I never say "Good Morning", because some cunt will always say "What's good about it?", so I just say "morning". If someone replies "yes it is, well done" I will probably go on a kill-rampage.
(, Fri 28 May 2010, 10:29, Reply)
I don't mind Monday's they always go really quickly

(, Fri 28 May 2010, 10:36, Reply)
the whole bloody week goes really quickly
It's nearly June! Where is time going? *sobs*
(, Fri 28 May 2010, 10:41, Reply)
I read that in a 'Rapanese' accent

(, Fri 28 May 2010, 10:43, Reply)
haha I do that too
Kristine once missed out the word is and wrote "Everything the same everywhere!"
(, Fri 28 May 2010, 10:45, Reply)
You don't mind Monday's what?

(, Fri 28 May 2010, 10:43, Reply)
haha
excellent apostrophe pedantry there
(, Fri 28 May 2010, 10:44, Reply)
I am nothing if not consistent

(, Fri 28 May 2010, 10:45, Reply)

if not consistent
(, Fri 28 May 2010, 10:46, Reply)
It's the getting up that's the problem
then the realisation that you have the same bullshit for the entire WEEK to get through.
(, Fri 28 May 2010, 10:46, Reply)
I was on the phone to one of our customers/business partners
who is the local butcher. Being a local lad, he is actually a good friend of the family and knows about 4 generations of us.

So on the phone my boss overheard me use the word "fuck it, we'll cancel that" or something along those lines. Yes, a bit out of place but you must understand that HE was using all sorts of swear words in the other direction, he's just one of these guys who swears every half sentence.

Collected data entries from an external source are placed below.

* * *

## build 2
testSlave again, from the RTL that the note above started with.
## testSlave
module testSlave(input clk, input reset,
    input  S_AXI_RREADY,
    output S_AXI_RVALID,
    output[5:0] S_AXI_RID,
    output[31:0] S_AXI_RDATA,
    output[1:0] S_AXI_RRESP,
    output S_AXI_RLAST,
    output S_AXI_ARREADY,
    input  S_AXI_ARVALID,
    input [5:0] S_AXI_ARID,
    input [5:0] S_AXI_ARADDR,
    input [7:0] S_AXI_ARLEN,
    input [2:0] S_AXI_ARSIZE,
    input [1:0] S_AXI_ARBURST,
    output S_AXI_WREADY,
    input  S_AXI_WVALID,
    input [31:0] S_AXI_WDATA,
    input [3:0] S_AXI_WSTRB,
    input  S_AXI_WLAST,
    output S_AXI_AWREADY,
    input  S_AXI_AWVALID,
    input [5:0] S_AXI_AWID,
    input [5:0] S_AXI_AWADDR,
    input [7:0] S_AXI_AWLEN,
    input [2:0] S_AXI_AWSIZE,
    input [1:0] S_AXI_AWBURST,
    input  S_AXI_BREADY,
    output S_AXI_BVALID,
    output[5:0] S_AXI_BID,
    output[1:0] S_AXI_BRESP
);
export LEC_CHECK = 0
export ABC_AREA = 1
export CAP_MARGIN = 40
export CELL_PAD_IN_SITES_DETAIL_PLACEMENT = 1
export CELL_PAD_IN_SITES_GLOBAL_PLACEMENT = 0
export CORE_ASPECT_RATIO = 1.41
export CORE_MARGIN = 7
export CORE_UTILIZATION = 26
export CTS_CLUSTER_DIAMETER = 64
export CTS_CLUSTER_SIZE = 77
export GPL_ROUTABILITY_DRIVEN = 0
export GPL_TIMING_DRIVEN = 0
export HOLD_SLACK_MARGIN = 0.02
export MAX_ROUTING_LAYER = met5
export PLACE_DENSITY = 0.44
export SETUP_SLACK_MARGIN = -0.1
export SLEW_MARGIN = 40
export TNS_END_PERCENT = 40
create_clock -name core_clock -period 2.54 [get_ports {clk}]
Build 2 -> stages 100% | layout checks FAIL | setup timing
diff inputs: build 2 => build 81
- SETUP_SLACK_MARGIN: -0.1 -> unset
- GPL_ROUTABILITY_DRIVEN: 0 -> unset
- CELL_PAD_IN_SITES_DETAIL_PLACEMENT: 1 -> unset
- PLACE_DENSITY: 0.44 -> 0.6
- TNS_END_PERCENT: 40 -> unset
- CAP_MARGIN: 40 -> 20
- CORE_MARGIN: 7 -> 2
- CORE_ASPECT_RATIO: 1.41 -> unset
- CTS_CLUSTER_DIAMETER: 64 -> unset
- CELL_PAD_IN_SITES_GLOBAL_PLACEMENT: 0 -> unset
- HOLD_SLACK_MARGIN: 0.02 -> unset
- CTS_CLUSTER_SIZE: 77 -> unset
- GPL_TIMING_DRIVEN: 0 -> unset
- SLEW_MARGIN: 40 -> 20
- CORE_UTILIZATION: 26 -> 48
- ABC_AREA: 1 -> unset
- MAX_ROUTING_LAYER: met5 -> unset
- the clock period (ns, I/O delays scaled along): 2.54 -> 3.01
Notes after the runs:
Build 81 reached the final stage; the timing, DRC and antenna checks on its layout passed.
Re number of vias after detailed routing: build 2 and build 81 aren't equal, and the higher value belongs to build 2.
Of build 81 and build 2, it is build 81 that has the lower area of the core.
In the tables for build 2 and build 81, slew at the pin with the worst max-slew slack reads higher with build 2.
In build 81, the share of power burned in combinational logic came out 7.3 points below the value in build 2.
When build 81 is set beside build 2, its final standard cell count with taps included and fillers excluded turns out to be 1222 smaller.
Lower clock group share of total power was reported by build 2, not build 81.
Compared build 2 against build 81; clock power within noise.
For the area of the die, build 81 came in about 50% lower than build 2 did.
==> v14 <==
==> flow/design.v (excerpt) <==
module axi_s_to_fifos #(
    parameter integer FIFO_DEPTH = 32,
    parameter integer C_DATA_WIDTH = 32
)(
    input  logic                     clk,
    input  logic                     nrst,
    input  logic [31:0]  awaddr,
    input  logic [3:0]               awprot,
    input  logic                     awvalid,
    output logic                     awready,
    input  logic [C_DATA_WIDTH-1:0]  wdata,
    input  logic [C_DATA_WIDTH/8-1:0] wstrb,
    input  logic                     wvalid,
    output logic                     wready,
    output logic [1:0]               bresp,
    output logic                     bvalid,
    input  logic                     bready,
    input  logic [31:0]  araddr,
    input  logic [3:0]               arprot,
    input  logic                     arvalid,
    output logic                     arready,
    output logic [C_DATA_WIDTH-1:0]  rdata,
    output logic [1:0]               rresp,
    output logic                     rvalid,
    input  logic                     rready,
    input logic [C_DATA_WIDTH-1:0]  fifo_wdata,
    output logic                    fifo_full,
    output logic                    fifo_almost_full,
    input logic                     fifo_wena,
    output logic [C_DATA_WIDTH-1:0] fifo_rdata,
    output logic                    fifo_empty,
    output logic                    fifo_almost_empty,
    input logic                     fifo_rena
);
make LEC_CHECK=0 CAP_MARGIN=10 CORE_MARGIN=2 CORE_UTILIZATION=72 CTS_CLUSTER_SIZE=44 MAX_ROUTING_LAYER=met4 PLACE_DENSITY=0.65 SETUP_SLACK_MARGIN=1.07 SLEW_MARGIN=20 finish   # period 4.08 ns
run.sh (not shown) runs the stock make flow with config.mk's settings and CLKGATE_MAP_FILE=.
==> inputs of v15, as changes to v14 <==
- ABC_AREA: unset -> 1
- CAP_MARGIN: 10 -> 20
- CELL_PAD_IN_SITES_GLOBAL_PLACEMENT: unset -> 0
- CORE_UTILIZATION: 72 -> 70
- CTS_CLUSTER_DIAMETER: unset -> 330
- CTS_CLUSTER_SIZE: 44 -> unset
- HOLD_SLACK_MARGIN: unset -> 0.29
- MAX_ROUTING_LAYER: met4 -> unset
- PLACE_DENSITY: 0.65 -> unset
- PLACE_DENSITY_LB_ADDON: unset -> 0.0
- SETUP_SLACK_MARGIN: 1.07 -> unset
- TNS_END_PERCENT: unset -> 5
==> flow/constraint.sdc (replaced) <==
create_clock -name core_clock -period 5.14 [get_ports {clk}]
set_input_delay 1.0280 -clock core_clock [delete_from_list [all_inputs] [get_ports {clk}]]
set_output_delay 1.0280 -clock core_clock [all_outputs]
set_load 0.01 [all_outputs]
==> summary of the runs <==
Between v14 and v15, the lower via count is in v14 (gap 17%, measured against v15).
v14 produced a layout that fails on hold timing, setup timing. v15 reached the layout checks and failed them: setup timing.
Of v15 and v14, v15 has the higher setup slack (gap 310 ps).
Of v14 and v15, v14 has the higher global-route usage (gap 9.8 points).
Against v15, the clock-buffer cell count of v14 is lower by 1.
Against v15, the clock skew of v14 is lower by 4.1 ps.
In v14 the synthesized area is smaller than in v15, by 2.7%.
In v15 the clock power is lower than in v14, by 20%.
Between v14 and v15, the lower routed wire length is in v15 (gap about 15%, measured against v15).
Against v15, the combinational power of v14 is higher by about 10%.
In sequential cell count, v14 and v15 do not differ.
Between v15 and v14, the lower cell area is in v15 (gap 4.9%, measured against v14).
==> figures <==
metric                                                                            v15                         v14
Portion of the layout cell area used by non-clock buffers                       4.06%                       8.23%
Final tally of hold violations                                                      0                          29
Final Non-Filler Cells                                                         14,719                       9,784
Standard cell core area                                                   0.144 sq mm                 0.136 sq mm
Crit path capture                                                      fifo_rdata[17]               fifo_rdata[3]
Portion of netlist area occupied by mux cells                                      0%                       27.4%
Critical path buffers and inverters                                                 3                           5
Routed length on met2                                                 149,000 microns             163,000 microns
Outcome                                                    complete, but fails checks  complete, but fails checks
Layout check failures                                                    setup timing   hold timing, setup timing
Sum of negative setup slack                                                  -34.3 ps                    -4120 ps
Area of the die                                                           0.148 sq mm                 0.140 sq mm
Yosys synthesis chip area                                                 0.102 sq mm                0.0988 sq mm
VDD IR max                                                                     467 uV                      455 uV
Library cell appearing most often on the critical path       sky130_fd_sc_hd__nand2_1     sky130_fd_sc_hd__buf_12
Number of nets in the layout                                                   12,831                       7,984
CP Launch Point                                                    read_index_fifo[0]          read_index_fifo[3]
Slack of the worst reg-to-reg path                                            1240 ps                      930 ps
Sequential cell area                                                     0.0555 sq mm                0.0555 sq mm
Fraction of area in multi-input gates                                           34.4%                       36.4%
Stages on worst setup path                                                         12                          10
Count of inserted antenna diode cells                                               1                          43
Metal-1 WL                                                            116,000 microns             122,000 microns
Met3 track demand over resource in global routing                               10.6%                       19.0%

==> build 60 <==
==> flow/design.v <==
module axi_s_to_fifos #(
    parameter integer FIFO_DEPTH = 32,
    parameter integer C_DATA_WIDTH = 32
)(
    input  logic                     clk,
    input  logic                     nrst,
    input  logic [31:0]  awaddr,
    input  logic [3:0]               awprot,
    input  logic                     awvalid,
    output logic                     awready,
    input  logic [C_DATA_WIDTH-1:0]  wdata,
    input  logic [C_DATA_WIDTH/8-1:0] wstrb,
    input  logic                     wvalid,
    output logic                     wready,
    output logic [1:0]               bresp,
    output logic                     bvalid,
    input  logic                     bready,
    input  logic [31:0]  araddr,
    input  logic [3:0]               arprot,
    input  logic                     arvalid,
    output logic                     arready,
    output logic [C_DATA_WIDTH-1:0]  rdata,
    output logic [1:0]               rresp,
    output logic                     rvalid,
    input  logic                     rready,
    input logic [C_DATA_WIDTH-1:0]  fifo_wdata,
    output logic                    fifo_full,
    output logic                    fifo_almost_full,
    input logic                     fifo_wena,
    output logic [C_DATA_WIDTH-1:0] fifo_rdata,
    output logic                    fifo_empty,
    output logic                    fifo_almost_empty,
    input logic                     fifo_rena
);
    localparam ADDR_STATUS  = 0;
    localparam ADDR_WRITE   = 1;
    localparam ADDR_READ    = 2;
    localparam BYTES        = C_DATA_WIDTH/8;
    localparam ADDR_LSB     = $clog2(BYTES); 
    logic [C_DATA_WIDTH-1:0]    reg_write   [0:FIFO_DEPTH-1];
    logic [C_DATA_WIDTH-1:0]    reg_read    [0:FIFO_DEPTH-1];
    logic [31:0]                araddr_reg;
    logic [31:0]                awaddr_reg;
    logic [C_DATA_WIDTH-1:0]    wdata_reg;
    logic full2;
    logic almost_full2;
    logic empty2;
    logic almost_empty2;
    logic full1;
    logic almost_full1;
    logic empty1;
    logic almost_empty1;
    logic wrote_axi;
    logic rd_pop;
    logic push_fifo1;
    logic pop_fifo1;
    logic push_fifo2;
    logic pop_fifo2;
    localparam int INDEX_W = $clog2(FIFO_DEPTH);
    logic [INDEX_W-1:0] write_index_axi, read_index_axi;
    logic [INDEX_W-1:0] write_index_fifo, read_index_fifo;
    logic [INDEX_W:0]   size_fifo1, size_fifo2;
    typedef enum logic {
        IDLE_READ,
        READ_DATA
    } state_read;
    state_read state_r;
    always_ff @(posedge clk or negedge nrst) begin
        if (!nrst) begin
            arready             <= 0;
            araddr_reg          <= 0;
            rdata               <= 0;
            rresp               <= 0;
            rvalid              <= 0;
            state_r             <= IDLE_READ;
            read_index_axi      <= 0;
            rd_pop              <= 0;
        end else begin
            case (state_r)
                IDLE_READ: begin
                    arready     <= 1;
                    if (arvalid && arready) begin
                        araddr_reg  <= araddr;
                        state_r     <= READ_DATA;
                        arready <= 0;
                    end
                end
                READ_DATA: begin
                    if (!rvalid) begin
                        rvalid  <= 1;
                        rresp   <= 0;
                        rd_pop  <= (araddr_reg[31:ADDR_LSB] == ADDR_READ) && !empty1;
                        if (araddr_reg[31:ADDR_LSB] == ADDR_STATUS) begin
                            rdata   <= {28'b0,
                                        full2,
                                        almost_full2,
                                        empty1,
                                        almost_empty1};
                        end else if (araddr_reg[31:ADDR_LSB] == ADDR_READ && !empty1) begin
                            rdata   <= reg_read[read_index_axi];
                        end else begin
                            rdata   <= 0;
                        end
                    end else if (rready) begin
                        if (rd_pop) begin
                            read_index_axi <= read_index_axi + 1;
                            if (read_index_axi == FIFO_DEPTH - 1) begin
                                read_index_axi <= 0;
                            end
                        end
                        rvalid  <= 0;
                        state_r <= IDLE_READ;
                    end
                end
                default: begin
                    state_r <= IDLE_READ;
                end
            endcase
        end
    end
    always_ff @(posedge clk or negedge nrst) begin
        if (!nrst) begin
            for (int i = 0; i < FIFO_DEPTH; i++) begin
                reg_read[i]     <= '0;
            end
            write_index_fifo    <= 0;
        end else begin
            if (fifo_wena && !full1) begin
                reg_read[write_index_fifo] <= fifo_wdata;
                write_index_fifo <= write_index_fifo + 1;
                if (write_index_fifo == FIFO_DEPTH - 1) begin
                    write_index_fifo <= 0;
                end
            end
        end
    end
    always_comb begin
        push_fifo1 = (fifo_wena && !full1);
        pop_fifo1 = rd_pop && (state_r == READ_DATA) && (rready && rvalid);
    end
    always_ff @(posedge clk or negedge nrst) begin
        if (!nrst) begin
            size_fifo1 <= FIFO_DEPTH;
        end else begin
            size_fifo1 <= size_fifo1 + pop_fifo1 - push_fifo1;
        end
    end
    typedef enum logic [1:0] {
        IDLE_WRITE,
        HAVE_AW,
        HAVE_W,
        RESP
    } state_write;
    state_write state_w;
    always_ff @(posedge clk or negedge nrst) begin
        if (!nrst) begin
            awready         <= 0;
            wready          <= 0;
            bvalid          <= 0;
            bresp           <= 0;
            awaddr_reg      <= 0;
            wdata_reg       <= 0;
            wrote_axi       <= 0;
            write_index_axi <= 0;
            state_w         <= IDLE_WRITE;
            for (int i = 0; i < FIFO_DEPTH; i++) begin
                reg_write[i] <= '0;
            end
        end else begin
            case (state_w)
                IDLE_WRITE: begin
                    awready <= 1;
                    wready  <= 1;
                    wrote_axi   <= 0;
                    if ((wvalid && wready) && (awvalid && awready)) begin
                        wdata_reg   <= wdata;
                        awaddr_reg  <= awaddr;
                        wready      <= 0;
                        awready     <= 0;
                        state_w     <= RESP;
                    end else if (awvalid && awready) begin
                        awaddr_reg  <= awaddr;
                        awready     <= 0;
                        state_w     <= HAVE_AW;
                    end else if (wvalid && wready) begin
                        wdata_reg   <= wdata;
                        wready      <= 0;
                        state_w     <= HAVE_W;
                    end
                end
                HAVE_AW: begin
                    wready  <= 1;
                    if (wvalid && wready) begin
                        wdata_reg   <= wdata;
                        wready      <= 0;
                        state_w     <= RESP;
                    end
                end
                HAVE_W: begin
                    awready <= 1;
                    if (awvalid && awready) begin
                        awaddr_reg  <= awaddr;
                        awready     <= 0;
                        state_w     <= RESP;
                    end
                end
                RESP: begin
                    if (awaddr_reg[31:ADDR_LSB] == ADDR_WRITE && !wrote_axi && !full2) begin
                        reg_write[write_index_axi] <= wdata_reg;
                        write_index_axi <= write_index_axi + 1;
                        if (write_index_axi == FIFO_DEPTH - 1) begin
                            write_index_axi <= 0;
                        end
                        wrote_axi <= 1;
                    end
                    bvalid  <= 1;
                    bresp   <= 0;
                    if (bready && bvalid) begin
                        bvalid  <= 0;
                        state_w <= IDLE_WRITE;
                    end
                end
                default: begin
                    state_w <= IDLE_WRITE;
                end
            endcase
        end
    end
    always_ff @(posedge clk or negedge nrst) begin
        if (!nrst) begin
            read_index_fifo <= 0;
        end else begin
            if (fifo_rena && !empty2) begin
                read_index_fifo <= read_index_fifo + 1;
                if (read_index_fifo == FIFO_DEPTH - 1) begin
                    read_index_fifo <= 0;
                end
            end
        end
    end
    always_comb begin
        pop_fifo2 = (fifo_rena && !empty2);
        push_fifo2 = (awaddr_reg[31:ADDR_LSB] == ADDR_WRITE && !wrote_axi && !full2) && (state_w == RESP);
    end
    always_ff @(posedge clk or negedge nrst) begin
        if (!nrst) begin
            size_fifo2 <= FIFO_DEPTH;
        end else begin
            size_fifo2 <= size_fifo2 + pop_fifo2 - push_fifo2;
        end
    end
    always_comb fifo_rdata = reg_write[read_index_fifo];
    always_comb begin
        empty2        = size_fifo2 == FIFO_DEPTH;
        almost_empty2 = size_fifo2 == (FIFO_DEPTH - 1);
        full2         = size_fifo2 == 0;
        almost_full2  = size_fifo2 == 1;
        empty1         = size_fifo1 == FIFO_DEPTH;
        almost_empty1  = size_fifo1 == (FIFO_DEPTH - 1);
        full1          = size_fifo1 == 0;
        almost_full1   = size_fifo1 == 1;
        fifo_full           = full1;
        fifo_almost_full    = almost_full1;
        fifo_empty          = empty2;
        fifo_almost_empty   = almost_empty2;
    end
endmodule
==> flow/run.sh <==
#!/bin/bash
# the make line also repeats each setting of config.mk as NAME=value (left out here)
make -C /OpenROAD-flow-scripts/flow DESIGN_CONFIG=/design/flow/config.mk WORK_HOME=/design/flow/orfs CLKGATE_MAP_FILE= finish
==> flow/config.mk <==
export PLATFORM = sky130hd
export DESIGN_NAME = axi_s_to_fifos
export DESIGN_NICKNAME = axi_s_to_fifos
export VERILOG_FILES = /design/flow/design.v
export SDC_FILE = /design/flow/constraint.sdc
export NUM_CORES = 4
export LEC_CHECK = 0
export ABC_AREA = 0
export CAP_MARGIN = 20
export CELL_PAD_IN_SITES_DETAIL_PLACEMENT = 2
export CELL_PAD_IN_SITES_GLOBAL_PLACEMENT = 0
export CORE_MARGIN = 9
export CORE_UTILIZATION = 16
export CTS_CLUSTER_SIZE = 98
export HOLD_SLACK_MARGIN = -0.04
export PLACE_DENSITY_LB_ADDON = 0.0
export SLEW_MARGIN = 10
==> flow/constraint.sdc <==
create_clock -name core_clock -period 10.2 [get_ports {clk}]
set_input_delay 2.0400 -clock core_clock [delete_from_list [all_inputs] [get_ports {clk}]]
set_output_delay 2.0400 -clock core_clock [all_outputs]
set_load 0.01 [all_outputs]
==> trial 98 (differences from build 60) <==
Settings changed: ABC_AREA 0 to not set, CELL_PAD_IN_SITES_DETAIL_PLACEMENT 2 to not set, CELL_PAD_IN_SITES_GLOBAL_PLACEMENT 0 to not set, CORE_MARGIN 9 to 2, CORE_UTILIZATION 16 to 71, CTS_CLUSTER_SIZE 98 to not set, HOLD_SLACK_MARGIN -0.04 to not set, MAX_ROUTING_LAYER set to met4, PLACE_DENSITY_LB_ADDON 0.0 to not set, SLEW_MARGIN 10 to 20.
==> flow/constraint.sdc (replaced) <==
create_clock -name core_clock -period 6.4 [get_ports {clk}]
set_input_delay 1.2800 -clock core_clock [delete_from_list [all_inputs] [get_ports {clk}]]
set_output_delay 1.2800 -clock core_clock [all_outputs]
set_load 0.01 [all_outputs]
==> build 2 (differences from build 60) <==
Settings changed: ABC_AREA 0 to not set, CELL_PAD_IN_SITES_DETAIL_PLACEMENT 2 to not set, CORE_MARGIN 9 to 2, CORE_UTILIZATION 16 to 72, CTS_CLUSTER_DIAMETER set to 27, CTS_CLUSTER_SIZE 98 to 50, HOLD_SLACK_MARGIN -0.04 to not set, PLACE_DENSITY set to 0.36, PLACE_DENSITY_LB_ADDON 0.0 to not set, SETUP_SLACK_MARGIN set to 1.17, SLEW_MARGIN 10 to 20, TNS_END_PERCENT set to 70.
==> flow/constraint.sdc (replaced) <==
create_clock -name core_clock -period 4.05 [get_ports {clk}]
set_input_delay 0.8100 -clock core_clock [delete_from_list [all_inputs] [get_ports {clk}]]
set_output_delay 0.8100 -clock core_clock [all_outputs]
set_load 0.01 [all_outputs]
==> qor summary <==
Layout area overhead: build 2 -; trial 98 11.9%; build 60 25.1%
Final hold violation count: build 2 -; trial 98 0; build 60 0
Most area-hungry cell class in the final design: build 2 -; trial 98 sequential cells; build 60 sequential cells
Number of placed instances with taps included: build 2 9137; trial 98 8897; build 60 15400
Power consumed by combinational cells: build 2 -; trial 98 7510 uW; build 60 5570 uW
Routed length on met3: build 2 -; trial 98 42.3 mm; build 60 13.7 mm
Power Total: build 2 -; trial 98 38600 uW; build 60 28400 uW
Tally of nets with antenna violations remaining after routing: build 2 -; trial 98 0; build 60 0
Setup-violating endpoint count in the final report: build 2 -; trial 98 2; build 60 0
Reg2Reg Setup Slack: build 2 -; trial 98 2.00 ns; build 60 5.07 ns
Wire length on met1: build 2 -; trial 98 120 mm; build 60 269 mm
Status: build 2 did not finish; trial 98 failed layout checks; build 60 complete, no violations
Last stage reached: build 2 global routing; trial 98 -; build 60 -
Reasons for failing layout checks: build 2 -; trial 98 setup timing; build 60 -
Final Max Tran Viols: build 2 -; trial 98 0; build 60 0
Endpoint type of the worst setup path: build 2 -; trial 98 output pin; build 60 output pin
Initial DRT Pass Iterations: build 2 -; trial 98 9; build 60 5
Worst slew margin relative to its limit: build 2 -; trial 98 0.166; build 60 0.228
Worst Path Buf+Inv: build 2 -; trial 98 3; build 60 2
Maximum count of clock buffers along a single path: build 2 4; trial 98 3; build 60 4
Max Used Layer: build 2 -; trial 98 met4; build 60 met5
Power dissipated in sequential cells: build 2 -; trial 98 18200 uW; build 60 11400 uW
Final total negative setup slack: build 2 -; trial 98 -0.0203 ns; build 60 0 ns
Vias per Instance: build 2 -; trial 98 7.65; build 60 4.27
Starting DRT DRC Count: build 2 -; trial 98 10200; build 60 3179
Instance count on the critical path: build 2 -; trial 98 8; build 60 8
Count of plain and timing-repair buffers: build 2 -; trial 98 468; build 60 604
Detailed placer's ending HPWL: build 2 225 mm; trial 98 209 mm; build 60 398 mm
Power figures rest on the tool's default switching activity, not on a simulated workload.
==> flow/design.v <==
module alu_top (
    input             clk,
    input      [15:0] a,
    input      [15:0] b,
    input      [2:0]  opcode,
    input      [1:0]  mode,
    output reg [31:0] result,
    output reg        eq
);
    reg [15:0] a_q;
    reg [15:0] b_q;
    reg [2:0]  opcode_q;
    reg [1:0]  mode_q;
    wire [31:0] alu_out;
    wire        alu_eq;
    ALU u_alu (.a(a_q), .b(b_q), .opcode(opcode_q), .mode(mode_q),
               .outALU(alu_out), .eq(alu_eq));
    always @(posedge clk) begin
        a_q      <= a;
        b_q      <= b;
        opcode_q <= opcode;
        mode_q   <= mode;
        result   <= alu_out;
        eq       <= alu_eq;
    end
endmodule

`timescale 1ns / 1ps
module logic_unit(a,b,opcode,outlu,eq);
input [15:0] a;
input [15:0] b;
input [2:0] opcode;
output [31:0] outlu;
output eq;
reg [31:0] outlu;
reg eq;
always@(a,b,opcode)
begin
	case(opcode)
	3'b000: outlu = {16'h0000, (a & b)};
	3'b001: outlu = {16'h0000, (a | b)};
	3'b010: outlu = {16'h0000, (a ^ b)};
	3'b011: outlu = {16'h0000, (~ a)};	
	default outlu = 32'h00000000;
	endcase
end
always@(a,b)
begin
	if( a == b) begin
	eq = 1;
	end
	else begin
	eq = 0;
	end
end
endmodule
`timescale 1ns / 1ps
module arith(a,b,opcode,outau);
input [15:0] a;
input [15:0] b;
input [2:0] opcode;
output [31:0] outau;
reg [31:0] outau;
always@(a,b,opcode)
begin
	case(opcode)
	3'b000: outau = {16'h0000, a + b};
	3'b001: outau = a * b;
	3'b010: if (a > b) begin
		outau = a - b;
		end
		else begin
		outau = b - a;
		end
	3'b011: if (a > b) begin
		outau = (b == 16'h0000) ? 32'hFFFFFFFF : a / b;
		end
		else begin
		outau = (a == 16'h0000) ? 32'hFFFFFFFF : b / a;
		end
	3'b100: outau = a + 1;
	3'b101: outau = a - 1;
	default outau = 32'h00000000;
	endcase
end
endmodule
`timescale 1ns / 1ps
module crypto(a,opcode,outcu);
input [15:0] a;
input [2:0] opcode;
output reg [31:0] outcu;
integer i;
always@(a,opcode)
begin
	outcu = 32'h00000000;
	case(opcode)
    3'b000: outcu = (a>>1) ^ a;
    3'b001: begin
        for (i=0; i<16; i=i+1) begin
        outcu[i] = ^(a>>i);  
    end
    end
	default outcu = 32'h00000000;
	endcase
end   
endmodule
`timescale 1ns / 1ps
module ALU( a, b, opcode, mode, outALU, eq);
input [15:0] a;
input [15:0] b;
input [2:0] opcode;
input [1:0] mode;
output [31:0] outALU;
output  eq;
reg [31:0] outALU;
reg eq;
wire [31:0] outau;
wire [31:0] outlu;
wire [31:0] outcu;
wire teq;
arith a1 (.a(a), .b(b), .opcode(opcode), .outau(outau));
logic_unit l1 (.a(a), .b(b), .opcode(opcode), .outlu(outlu), .eq(teq));
crypto d1 (.a(a),.opcode(opcode), .outcu(outcu));
always@(*)
begin
	if(mode == 2'b00) begin
	outALU = outlu;
	end
	else if (mode == 2'b01) begin
	outALU = outau;
	end
	else if (mode == 2'b10) begin
	outALU = outcu;
	end
	else begin
	outALU = 32'h00000000;
	end
	eq = teq;
end
endmodule
clock: 15.7 ns
lec_check: 0
abc_area: 1
cap_margin: 0
core_margin: 4
core_utilization: 72
cts_cluster_diameter: 362
setup_slack_margin: 1.22
slew_margin: 40
tns_end_percent: 85
run.sh (not shown) runs the stock make flow with config.mk's settings and CLKGATE_MAP_FILE=.
The starting point never finished: it broke off in 3_5_place_dp.
Next try:
ABC_AREA = unset   (was 1)
CAP_MARGIN = 20   (was 0)
CORE_MARGIN = 2   (was 4)
CORE_UTILIZATION = 58   (was 72)
CTS_CLUSTER_DIAMETER = unset   (was 362)
SETUP_SLACK_MARGIN = unset   (was 1.22)
SLEW_MARGIN = 20   (was 40)
TNS_END_PERCENT = unset   (was 85)
clock period = 73.8 ns   (was 15.7 ns; I/O delays follow)
Result: With this change the flow died in 5_1_grt with GRT-0232. Synthesized area went down by 5.4%. Die size rose by 13%. Synthesized cell count falls by 16%.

The boss went batshit insane about that, even when I explained I've known the guy all my life. Just another addition to the long list of things that piss me off about this place.

*edit* I'm thinking that was far too long a post for such a shit answer
(, Fri 28 May 2010, 10:23, Reply)
Outside the main lecture theatre in my department
is a row of photographs depicting eminent alumni of the department. A few years ago, somebody did manage to slyly replace one of these respected scientist with a black-and-white photo of Mr T. I may have to go and see if it's still there.
(, Fri 28 May 2010, 10:23, Reply)
Now this one
I like.

We've got the exact same thing here. I may have to investigate some options...
(, Fri 28 May 2010, 10:39, Reply)
use the Hoff
I've snuck his picture in to a presentation before as one of the founders of my company
(, Fri 28 May 2010, 10:45, Reply)
my friends like to partake in Mr T-ing people on Facebook.
If someone leaves their profile logged in, instead of writing "likes to bum men" as their status, you change their profile picture to the stock one of Mr T looking menacing and change their status to "has just been Mr T'd.
(, Fri 28 May 2010, 10:44, Reply)
my old boss lookes like Rich Hall
so I put up a picture of each of them with the names the wrong way round underneath.

how we laughed
(, Fri 28 May 2010, 10:44, Reply)
my old boss used to have celebrity lookalikes of the girls in the office on his noticeboard
with a picture of the Hoff with his name under it, so I replaced it with one of a massively fat geeky IT guy.